Naděžda Kantová

* 1940

  • "My sister talked my mom into going to see me during the holidays. So they came at my sister's request, but they didn't let me know. I was going to our place, and they were standing on the road and shouting, 'Nadia, Nadia!' I said, 'What are you doing here?' - 'We came to see you.' They came in, we chatted, and when mum saw the way we lived - really poor - she said we should move to Jihlava. So we did right away."

  • "We were grown by then; I went to the orthopaedist and spoke to her. I told her my dad had been in a concentration camp. When we did something and he came home, he didn't beat us: he literally kicked us so hard I couldn't even sit up. The physician said, 'It wasn't his fault; he should have gotten psychotherapy.' There was no such therapy after the war, and so we took the brunt of it." - "What about your mother, how did she cope?" - "She got kicked too."

  • "Past Okříšky, there is a village called Petrovice, and in between there were fields like there are today with these baulks in between. This is where we would all lay down at the end of the war. The villagers came and said, 'Be quiet kids - if you so little as speak, the Germans will come and shoot everybody.' We hid behind the baulk as cars drove past. There's a gas station now. The cars would stop there and soldiers changed from cars to trucks to make the column shorter, and drove away. Cars and tanks were on fire there; we would lift our heads up and watch it all blow up and burn. It was terrible. I wouldn't want to experience that again." - "Were the burning cars there during the air raid?" - "No, they burned as the Germans were leaving. They set the cars on fire - the Germans - to shorten the convoy. They got on the big trucks and drove off to Jihlava. There were tanks and cars burned down past Okříšky on the way to Jihlava. They set fire to them and drove away."

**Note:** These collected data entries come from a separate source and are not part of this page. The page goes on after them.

**config.mk**
```make
export PLATFORM = sky130hd
export DESIGN_NAME = irq_ctrl_context_switch
export DESIGN_NICKNAME = d
export VERILOG_FILES = /design/src/rtl/irq_ctrl_pkg.sv /design/src/rtl/ctx_bank.sv /design/src/rtl/irq_ctrl_context_switch.sv
export SDC_FILE = /design/constraint.sdc
export NUM_CORES = 1
export LEC_CHECK = 0
export ABC_CLOCK_PERIOD_IN_PS = 2700
export BUFFER_PORTS_ARGS = -buffer_cell sky130_fd_sc_hd__buf_2
export CAP_MARGIN = 20
export CORE_ASPECT_RATIO = 0.7
export CORE_MARGIN = 2
export CORE_UTILIZATION = 40
export CTS_CLUSTER_DIAMETER = 200
export DETAILED_ROUTE_END_ITERATION = 8
export GPL_TIMING_DRIVEN = 0
export RECOVER_POWER = 100
export SYNTH_ARGS = -nofsm -noshare
export SYNTH_HDL_FRONTEND = slang
export SYNTH_SLANG_ARGS = --single-unit
```
**constraint.sdc**
```tcl
create_clock -name ref_clk -period 2.7 [get_ports ref_clk]
set_clock_uncertainty 0.1 [all_clocks]
set_input_delay 0.54 -clock ref_clk [delete_from_list [all_inputs] [get_ports ref_clk]]
set_output_delay 0.54 -clock ref_clk [all_outputs]
set_load 0.005 [all_outputs]
```
**src/rtl/irq_ctrl_pkg.sv**
```systemverilog
package irq_ctrl_pkg;

    // register indices on the plain port
    localparam logic [2:0] ADDR_FLAG       = 3'h0;
    localparam logic [2:0] ADDR_ENABLE     = 3'h1;
    localparam logic [2:0] ADDR_SH_WORKING = 3'h2;
    localparam logic [2:0] ADDR_SH_STATUS  = 3'h3;
    localparam logic [2:0] ADDR_SH_POINTER = 3'h4;
    localparam logic [2:0] ADDR_SH_BANK    = 3'h5;
    localparam logic [2:0] ADDR_WAKE_CFG   = 3'h6;

    // flag register fields
    localparam int ADC_DONE_BIT   = 7;
    localparam int CMP_CHANGE_BIT = 6;
    localparam int TIMER_OVF_BIT  = 5;
    localparam int PIN_CHANGE_BIT = 4;
    localparam int GIE_BIT        = 0;

    // enable register fields
    localparam int ADC_IE_BIT   = 7;
    localparam int CMP_IE_BIT   = 6;
    localparam int TIMER_IE_BIT = 5;
    localparam int PIN_IE_BIT   = 4;
    localparam int WUR_BIT      = 0;

    // wake disable config fields (own register)
    localparam int CMP1_WD_BIT = 0;
    localparam int CMP2_WD_BIT = 1;
    localparam int PIN_WD_BIT  = 2;

    localparam logic [7:0] FLAG_RESET     = 8'h00;
    localparam logic [7:0] ENABLE_RESET   = 8'h00;
    localparam logic [7:0] WAKE_CFG_RESET = 8'h00;
    localparam logic [7:0] FLAG_MASK      = 8'hf1;
    localparam logic [7:0] ENABLE_MASK    = 8'hf1;
    localparam logic [7:0] WAKE_CFG_MASK  = 8'h07;
    localparam logic [10:0] IRQ_VECTOR    = 11'h004;

    typedef enum logic [1:0] {
        ST_RUN    = 2'b00,
        ST_SLEEP  = 2'b01,
        ST_AFTER  = 2'b11
    } core_state_t;

endpackage

```
**src/rtl/ctx_bank.sv**
```systemverilog
`timescale 1ns/1ps
// one main/shadow pair; the shadow half is never reset (contents undefined at power-on)
module ctx_bank (
    // clock
    input  wire logic       ref_clk,
    input  wire logic       rst_b,
    // control
    input  wire logic       in_isr,
    input  wire logic       cpu_we,
    input  wire logic [7:0] cpu_wdata,
    input  wire logic       alias_we,
    input  wire logic [7:0] alias_wdata,
    // view
    output logic      [7:0] active_val,
    output logic      [7:0] alias_val
);
    logic [7:0] main_q;
    logic [7:0] main_d;
    logic [7:0] shad_q;
    logic [7:0] shad_d;

    always_comb begin
        main_d = main_q;
        shad_d = shad_q;
        if (alias_we) begin
            if (in_isr) main_d = alias_wdata;
            else shad_d = alias_wdata;
        end
        if (cpu_we) begin
            if (in_isr) shad_d = cpu_wdata;
            else main_d = cpu_wdata;
        end
    end

    always_ff @(posedge ref_clk) begin
        if (!rst_b) main_q <= 8'h00;
        else main_q <= main_d;
        shad_q <= shad_d;
    end

    assign active_val = in_isr ? shad_q : main_q;
    assign alias_val  = in_isr ? main_q : shad_q;
endmodule

```
**src/rtl/irq_ctrl_context_switch.sv**
```systemverilog
`timescale 1ns/1ps
// Overview of operation
// - reset clears the global enable.
// - a source interrupts only with global and own enable set.
// - source enables live in enable register, pending events and global enable as flags.
// - adc and timer flags set regardless of any enable.
// - comparator change sets flag only while that comparator's disable is clear.
// - pin change sets flag only while pin wake disable is clear.
// - taking an irq: flush, clear enable, push pc, swap context, vector 0004h.
// - with global enable clear, flags record but no vectoring.
// - pending enabled flags are serviced once global enable returns.
// - routine uses shadow working, status, pointer, bank registers.
// - shadow aliases read the other context.
// - return pops address, restores main set, sets global enable.
// - shadow context is not initialised by reset.
// - wake vectors if global enable set, else continues inline.
// - the instruction after sleep runs before vectoring.
// - adc flag bit 7 sets on completion, stays until cleared.
// - with wake reset selected, a wake resets the device.
// - enable bits: adc 7, comparator 6, timer 5, pin 4, wake reset 0.
module irq_ctrl_context_switch
    import irq_ctrl_pkg::*;
(
    // clock and reset
    input  wire logic        ref_clk,
    input  wire logic        rst_b,
    // register port
    input  wire logic [2:0]  reg_addr,
    input  wire logic [7:0]  reg_wdata,
    input  wire logic        reg_wr,
    input  wire logic        reg_rd,
    output logic      [7:0]  reg_rdata,
    // peripheral events
    input  wire logic        adc_done,
    input  wire logic        timer_ovf,
    input  wire logic        cmp1_out,
    input  wire logic        cmp2_out,
    input  wire logic        pin_change,
    // core pipeline
    input  wire logic        sleep_exec,
    input  wire logic        return_from_irq_instr_exec,
    input  wire logic        instr_retire,
    input  wire logic        ctx_we_w,
    input  wire logic        ctx_we_status,
    input  wire logic        ctx_we_ptr,
    input  wire logic        ctx_we_bank,
    input  wire logic [7:0]  ctx_wdata,
    // to core
    output logic             flush,
    output logic             push_pc,
    output logic             pop_pc,
    output logic             load_vector,
    output logic      [10:0] vector_addr,
    output logic             in_isr,
    output logic             core_asleep,
    output logic             wake_reset_req,
    output logic      [31:0] ctx_active
);
    import irq_ctrl_pkg::*;

    ////////////////////////////////////////////////////////////////////////
    // event inputs: three-stage synchronisers, change when stages 2 and 3 agree
    logic [2:0] cmp1_s_q;
    logic [2:0] cmp2_s_q;
    logic [2:0] pin_s_q;
    logic [2:0] adc_s_q;
    logic [2:0] tmr_s_q;
    logic       cmp1_st_q;
    logic       cmp2_st_q;
    logic       pin_st_q;
    logic       adc_st_q;
    logic       tmr_st_q;
    logic       cmp1_ev;
    logic       cmp2_ev;
    logic       pin_ev;
    logic       adc_ev;
    logic       tmr_ev;

    always_ff @(posedge ref_clk) begin
        if (!rst_b) begin
            cmp1_s_q <= 3'h0;
            cmp2_s_q <= 3'h0;
            pin_s_q  <= 3'h0;
            adc_s_q  <= 3'h0;
            tmr_s_q  <= 3'h0;
        end else begin
            cmp1_s_q <= {cmp1_s_q[1:0], cmp1_out};
            cmp2_s_q <= {cmp2_s_q[1:0], cmp2_out};
            pin_s_q  <= {pin_s_q[1:0], pin_change};
            adc_s_q  <= {adc_s_q[1:0], adc_done};
            tmr_s_q  <= {tmr_s_q[1:0], timer_ovf};
        end
    end

    // stable level tracks stage 2/3 agreement; event is a change of it
    always_ff @(posedge ref_clk) begin
        if (!rst_b) begin
            cmp1_st_q <= 1'b0;
            cmp2_st_q <= 1'b0;
            pin_st_q  <= 1'b0;
            adc_st_q  <= 1'b0;
            tmr_st_q  <= 1'b0;
        end else begin
            if (cmp1_s_q[1] == cmp1_s_q[2]) cmp1_st_q <= cmp1_s_q[2];
            if (cmp2_s_q[1] == cmp2_s_q[2]) cmp2_st_q <= cmp2_s_q[2];
            if (pin_s_q[1] == pin_s_q[2]) pin_st_q <= pin_s_q[2];
            if (adc_s_q[1] == adc_s_q[2]) adc_st_q <= adc_s_q[2];
            if (tmr_s_q[1] == tmr_s_q[2]) tmr_st_q <= tmr_s_q[2];
        end
    end

    // comparator: any edge; pin, adc, timer: rising edge of event level
    assign cmp1_ev = (cmp1_s_q[1] == cmp1_s_q[2]) && (cmp1_s_q[2] != cmp1_st_q);
    assign cmp2_ev = (cmp2_s_q[1] == cmp2_s_q[2]) && (cmp2_s_q[2] != cmp2_st_q);
    assign pin_ev  = (pin_s_q[1] == pin_s_q[2]) && pin_s_q[2] && !pin_st_q;
    assign adc_ev  = (adc_s_q[1] == adc_s_q[2]) && adc_s_q[2] && !adc_st_q;
    assign tmr_ev  = (tmr_s_q[1] == tmr_s_q[2]) && tmr_s_q[2] && !tmr_st_q;

    ////////////////////////////////////////////////////////////////////////
    // flag, enable and wake config registers
    logic [7:0] flag_q;
    logic [7:0] flag_d;
    logic [7:0] enable_q;
    logic [7:0] enable_d;
    logic [7:0] wake_cfg_q;
    logic [7:0] wake_cfg_d;
    logic       take_irq;
    logic       irq_pending;
    logic [3:0] src_hit;

    assign src_hit[3] = flag_q[ADC_DONE_BIT]   & enable_q[ADC_IE_BIT];
    assign src_hit[2] = flag_q[CMP_CHANGE_BIT] & enable_q[CMP_IE_BIT];
    assign src_hit[1] = flag_q[TIMER_OVF_BIT]  & enable_q[TIMER_IE_BIT];
    assign src_hit[0] = flag_q[PIN_CHANGE_BIT] & enable_q[PIN_IE_BIT];
    assign irq_pending = |src_hit;

    always_comb begin
        flag_d     = flag_q;
        enable_d   = enable_q;
        wake_cfg_d = wake_cfg_q;
        if (reg_wr) begin
            case (reg_addr)
                ADDR_FLAG:     flag_d     = reg_wdata & FLAG_MASK;
                ADDR_ENABLE:   enable_d   = reg_wdata & ENABLE_MASK;
                ADDR_WAKE_CFG: wake_cfg_d = reg_wdata & WAKE_CFG_MASK;
                default: ;
            endcase
        end
        // hardware set wins over a software clear in the same cycle
        if (adc_ev) flag_d[ADC_DONE_BIT] = 1'b1;
        if (tmr_ev) flag_d[TIMER_OVF_BIT] = 1'b1;
        if ((cmp1_ev && !wake_cfg_q[CMP1_WD_BIT]) ||
            (cmp2_ev && !wake_cfg_q[CMP2_WD_BIT])) begin
            flag_d[CMP_CHANGE_BIT] = 1'b1;
        end
        if (pin_ev && !wake_cfg_q[PIN_WD_BIT]) begin
            flag_d[PIN_CHANGE_BIT] = 1'b1;
        end
        if (take_irq) flag_d[GIE_BIT] = 1'b0;
        if (return_from_irq_instr_exec && in_isr) flag_d[GIE_BIT] = 1'b1;
    end

    always_ff @(posedge ref_clk) begin
        if (!rst_b) begin
            flag_q     <= FLAG_RESET;
            enable_q   <= ENABLE_RESET;
            wake_cfg_q <= WAKE_CFG_RESET;
        end else begin
            flag_q     <= flag_d;
            enable_q   <= enable_d;
            wake_cfg_q <= wake_cfg_d;
        end
    end

    ////////////////////////////////////////////////////////////////////////
    // core sequencing: run, sleep, one instruction after wake
    core_state_t st_q;
    core_state_t st_d;
    logic        in_isr_d;
    logic        wake;
    logic        wake_rst_d;

    // a wake-reset request holds while asleep until the reset generator acts
    assign wake = (st_q == ST_SLEEP) && irq_pending;
    // vector only outside sleep and its trailing instruction; gie gates it
    assign take_irq = flag_q[GIE_BIT] && irq_pending && !in_isr && !return_from_irq_instr_exec &&
                      ((st_q == ST_RUN && !sleep_exec) ||
                       (st_q == ST_AFTER && instr_retire));

    always_comb begin
        st_d       = st_q;
        in_isr_d   = in_isr;
        wake_rst_d = 1'b0;
        case (st_q)
            ST_RUN: begin
                if (sleep_exec) st_d = ST_SLEEP;
            end
            ST_SLEEP: begin
                if (wake) begin
                    if (enable_q[WUR_BIT]) wake_rst_d = 1'b1;
                    else st_d = ST_AFTER;
                end
            end
            ST_AFTER: begin
                if (instr_retire) st_d = ST_RUN;
            end
            default: st_d = ST_RUN;
        endcase
        if (take_irq) in_isr_d = 1'b1;
        else if (return_from_irq_instr_exec) in_isr_d = 1'b0;
    end

    always_ff @(posedge ref_clk) begin
        if (!rst_b) begin
            st_q           <= ST_RUN;
            in_isr         <= 1'b0;
            flush          <= 1'b0;
            push_pc        <= 1'b0;
            pop_pc         <= 1'b0;
            load_vector    <= 1'b0;
            vector_addr    <= 11'h000;
            core_asleep    <= 1'b0;
            wake_reset_req <= 1'b0;
        end else begin
            st_q           <= st_d;
            in_isr         <= in_isr_d;
            flush          <= take_irq;
            push_pc        <= take_irq;
            pop_pc         <= return_from_irq_instr_exec && in_isr;
            load_vector    <= take_irq;
            vector_addr    <= take_irq ? IRQ_VECTOR : 11'h000;
            core_asleep    <= (st_d == ST_SLEEP);
            wake_reset_req <= wake_rst_d;
        end
    end

    ////////////////////////////////////////////////////////////////////////
    // context banks: working, status, pointer, bank select
    logic [7:0] act_val [4];
    logic [7:0] ali_val [4];
    logic [3:0] cpu_we;
    logic [3:0] ali_we;

    assign cpu_we = {ctx_we_bank, ctx_we_ptr, ctx_we_status, ctx_we_w};

    generate
        for (genvar i = 0; i < 4; i++) begin : g_ctx
            assign ali_we[i] = reg_wr && (reg_addr == ADDR_SH_WORKING + 3'(i));
            ctx_bank u_bank (
                .ref_clk     (ref_clk),
                .rst_b       (rst_b),
                .in_isr      (in_isr),
                .cpu_we      (cpu_we[i]),
                .cpu_wdata   (ctx_wdata),
                .alias_we    (ali_we[i]),
                .alias_wdata (reg_wdata),
                .active_val  (act_val[i]),
                .alias_val   (ali_val[i])
            );
        end
    endgenerate

    // one process owns the whole word: per-slice processes would mean several
    // drivers of one variable
    logic [31:0] ctx_active_d;

    assign ctx_active_d = {act_val[3], act_val[2], act_val[1], act_val[0]};

    // registered view keeps outputs straight from flops
    always_ff @(posedge ref_clk) begin
        if (!rst_b) ctx_active <= 32'h0000_0000;
        else ctx_active <= ctx_active_d;
    end

    ////////////////////////////////////////////////////////////////////////
    // read port: data in the cycle after the strobe only
    logic [7:0] rdata_d;

    always_comb begin
        rdata_d = 8'h00;
        if (reg_rd) begin
            case (reg_addr)
                ADDR_FLAG:       rdata_d = flag_q;
                ADDR_ENABLE:     rdata_d = enable_q;
                ADDR_SH_WORKING: rdata_d = ali_val[0];
                ADDR_SH_STATUS:  rdata_d = ali_val[1];
                ADDR_SH_POINTER: rdata_d = ali_val[2];
                ADDR_SH_BANK:    rdata_d = ali_val[3];
                ADDR_WAKE_CFG:   rdata_d = wake_cfg_q;
                default:         rdata_d = 8'h00;
            endcase
        end
    end

    always_ff @(posedge ref_clk) begin
        if (!rst_b) reg_rdata <= 8'h00;
        else reg_rdata <= rdata_d;
    end
endmodule

```
==> results of run 1 <==
layer usage:
metal | vias up | track usage, % | routed length [um]
li1 | 2822 | - | -
met1 | 2751 | 34.8 | 10800
met2 | 212 | 31.5 | 8580
met3 | 27 | 6.89 | 1860
met4 | 0 | 7.84 | 399
met5 | - | 0 | 0
placed cells by master (no fill, tap or decap), types with 10 or more instances in the layout:
cell type	instances
nor2b_1	61
nand2_1	20
nand2b_1	23
mux2i_1	120
a211oi_1	17
buf_2	64
buf_4	12
clkbuf_16	17
conb_1	10
dfxtp_1	144
and2_1	29
mux2_2	37
o21ai_0	36
a21oi_1	70
o211ai_1	17
nor2_1	25
clkbuf_1	58
logic make-up (layout without fill, tap and decap cells):
family	count (synthesis)	after routing	synth area share, %
muxes	162	162	23.4
other	1	10	0.0522
and+or+nand+nor	186	186	15.7
adders and majority gates	3	3	0.522
buffers and inverters	70	177	5.60
AOI/OAI and AO/OA	175	175	14.6
DFF	144	144	40.1
worst max-delay path, stage by stage:
cell     delay (ns)
buf_2          0.19
nor4b_1        1.22
mux2_2         0.43
o31a_1         0.23
per-stage QoR:
| stage | power (mW) | worst slack [ns] |
|---|---|---|
| after floorplan | 2.91 | 0.761 |
| after global placement | 3.16 | 0.535 |
| after detailed placement | 3.17 | 0.532 |
| after CTS | 5.63 | 0.570 |
| after global routing | 5.81 | 0.242 |
| final | 5.60 | 0.308 |
synthesized netlist by cell type, types with 2 or more instances:
master    number
nand3_1        3
nand3b_1       3
a21oi_1       69
dfxtp_1      144
nor2b_1       61
a211oi_1      17
buf_4         15
mux2_2        37
mux2_4         2
nor2b_2        2
mux2_1         3
o22a_1         4
mux2i_1      120
nor2_1        25
o22ai_1        6
and2_1        34
o211ai_1      17
a21boi_0       7
and2b_1        2
clkbuf_1      21
o21ai_0       36
nand2_1       20
buf_2         27
nand2b_1      23
a31oi_1        6
o21bai_1       2
buf_6          4
a221oi_1       3
a21oi_2        2
ha_1           3
flip-flops by register name (all words and copies together), names as in the netlist, 5 cells and up:
signal and flops:
enable_q 5, g_ctx.u_bank.shad_q 32, g_ctx.u_bank.main_q 32, ctx_active 32, reg_rdata 8, flag_q 5
cell type report:
class | instances | area share, %
clock buffer | 20 | 5.41
timing repair buffer | 75 | 3.96
tap | 231 | 3.43
buffer | 70 | 4.70
sequential | 144 | 34.2
clock inverter | 12 | 1.88
multi-input combinational | 536 | 46.5
power breakdown:
group | switching (mW) | internal, mW | leakage [nW]
registers | 0.151 | 2.30 | 1.19
clock network | 0.964 | 1.51 | 0.297
logic | 0.369 | 0.315 | 1.79
path summary, 6_finish.rpt:
kind,endpoint,slack (ns),cells past startpoint
worst max register to register,g_ctx[2].u_bank.shad_q[4],0.36,6
worst min-delay path,cmp2_s_q[0],0.21,2
worst max-delay path,flag_q[6],0.31,4
worst min register to register,cmp1_s_q[1],0.33,1
==> impl_metrics.py, run 1 <==
metrics = {
    "outcome": {
        "status": "finished, violations left",
        "violations": "capacitance limit, slew limit",
    },
    "critical_path": {
        "required_ns": 2.93,
        "worstPathArrival_ns": 2.62,
        "critPathLaunchType": "input port",
        "crit_path_start": "reg_wr",
        "cp-end-kind": "flip-flop",
        "r2r-start": "in_isr",
        "path_class": "input port to flip-flop",
        "crit_fanout": 7,
    },
    "clock_network": {
        "clk_pin_slew_ns": 0.06,
        "clk_path_buf_depth": 2,
        "numCtsBuffers": 17,
        "cts_resized": 0,
        "clk_latency_ns": 0.43,
        "cts_tree": "built",
        "hold_buffers": 0,
        "htreeDepth": 4,
        "cts_sinks": 144,
        "cts_root_buf": "clkbuf_16",
        "cts_setup_buffers": 0,
    },
    "placed_design": {
        "dpl_cell_area_um2": 7890,
        "hpwlAfterDp_um": 15300,
        "gp_congestion": 0.936,
        "port-buffer-count": 75,
        "dp.cells": 1056,
    },
    "drt": {
        "drtPass1Iterations": 5,
        "drt_wl_total_um": 21600,
        "viasPerCell": 5.34,
        "drt-wirelength-per-cell_um": 19.8,
        "drt_iter0_markers": 477,
        "antenna_left": 0,
        "drc": 0,
        "vias": 5812,
    },
    "cells_and_area": {
        "nets": 882,
        "design_area_um2": 8440,
        "regArea_um2": 2880,
        "multi_input_area_um2": 3920,
        "synthToLayoutAreaGrowth_pct": 17.3,
        "fin_util_pct": 48.6,
        "fillers": 1682,
        "antenna_cells": 0,
        "layout-drive-gt1-share_pct": 19.0,
        "stdcell_count": 1088,
    },
    "global_route": {
        "grtUsageTotal_pct": 23.3,
        "gr-total-overflow": 0,
        "antenna_found_initial": 0,
        "grt_first_pass_wirelength_um": 32500,
        "grt_max_degree": 17,
        "grt_pass1_vias": 5307,
    },
    "die": {
        "dieArea_um2": 19100,
        "io_pins": 93,
        "start_util_pct": 41.4,
        "rows": 40,
        "die_w_um": 164,
        "dieHeight_um": 116,
        "core_area_um2": 17400,
    },
    "timing": {
        "finalMaxSlewViolations": 6,
        "slew_headroom_pct": -2.88,
        "timing.fmax_mhz": 418,
        "rsz0062_at_grt": "no",
        "hold_violations": 0,
        "setup_violations": 0,
        "whs_ns": 0.209,
        "worst_slew_pin_slew_ns": 1.52,
        "fin_tns_setup_ns": 0,
        "post-route-min-period_ns": 2.39,
        "final.period_utilization_pct": 88.6,
    },
    "yosys": {
        "syn_area_um2": 7190,
        "synth_warnings": 0,
        "synthDistinctLibCells": 53,
        "yosysTopAreaCell": "dfxtp_1",
        "synth_ff_type": "dfxtp_1",
        "synth_edf_count": 0,
        "synth_seq_area_share_pct": 40.1,
        "syn-instance-count": 741,
        "synth_top_area_share_pct": 40.1,
        "syn_area_per_cell_um2": 9.70,
        "synth_seq_cells": 144,
        "yosys-top-cells-area": "dfxtp_1 (40%), mux2i_1 (17%), mux2_2 (5.8%)",
        "async_reset_ff_share_pct": 0,
    },
    "worst_hold_path": {
        "hp-class": "input port to flip-flop",
        "hp-start": "cmp2_out",
    },
    "power_and_ir_drop": {
        "p_leak_nw": 3.27,
        "power.density_nw_per_um2": 664,
        "vdd_drop_max_v": 0.000401,
    },
    "flow_run": {
        "maxCapViolCount": 1,
    },
}
Power figures use the tool's default switching activity.
==> run 2, diff against run 1 <==
--- a/config.mk
+++ b/config.mk
@@ -5,9 +5,10 @@
 export SDC_FILE = /design/constraint.sdc
 export NUM_CORES = 1
 export LEC_CHECK = 0
+export ABC_AREA = 1
 export ABC_CLOCK_PERIOD_IN_PS = 2700
 export BUFFER_PORTS_ARGS = -buffer_cell sky130_fd_sc_hd__buf_2
-export CAP_MARGIN = 20
+export CAP_MARGIN = 5
 export CORE_ASPECT_RATIO = 0.7
 export CORE_MARGIN = 2
 export CORE_UTILIZATION = 40
==> run 2 against run 1 <==
Net effect:
- the flow now finishes without violations
- register-to-register slack improved by 0.04 ns
- area after synthesis shrank 3.1%
- combinational power shrank 3.4%
- critical path type is now flip-flop to flip-flop
- largest power group is now sequential cells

  • "And when we went to the forest, for example, we were ordered not to collect anything in the forest. That there were such boxes or as oval as eggs. And they told us it was grenades or mines, and if we took it in our hand, we would die, it would explode. How many times had I seen them lying by a tree, but it never occurred to me that I would take it, nobody. Then they went and collected it, like adults."

  • "I was actually small during wartime, and dad was locked up. He was... I was three years old, so they locked him up for having flyers like the Germans and alike. Well, they locked in a lot of people there, like, I remember my mom and I were going to the city, to the village, and watching them being taken away by truck.”

  • "We always ran away or we went to Petrovice in the fields. And there used to be like fields and always large lanes, so we lay below those lanes. And there were more of us from the village. And the adults told us not to say anything else, or else they would shoot us. Well, the Germans left Třebíč, via Okříšky to Jihlava, and they always set something on fire... they got into a truck, for example, and set the passengers on fire. The tanks were burning along the way, it was just banging, we were crouched, we didn’t say a word. And when we stuck our heads out a little, our parents always pushed us down so that we wouldn't be seen."

  • Full recordings
  • 1

    Jihlava, 26.11.2018

    (audio)
    duration: 28:32
    media recorded in project The Stories of Our Neigbours
  • 2

    Jihlava, 04.07.2025

    (audio)
    duration: 01:11:06
    media recorded in project Stories of the 20th Century TV
Full recordings are available only for logged users.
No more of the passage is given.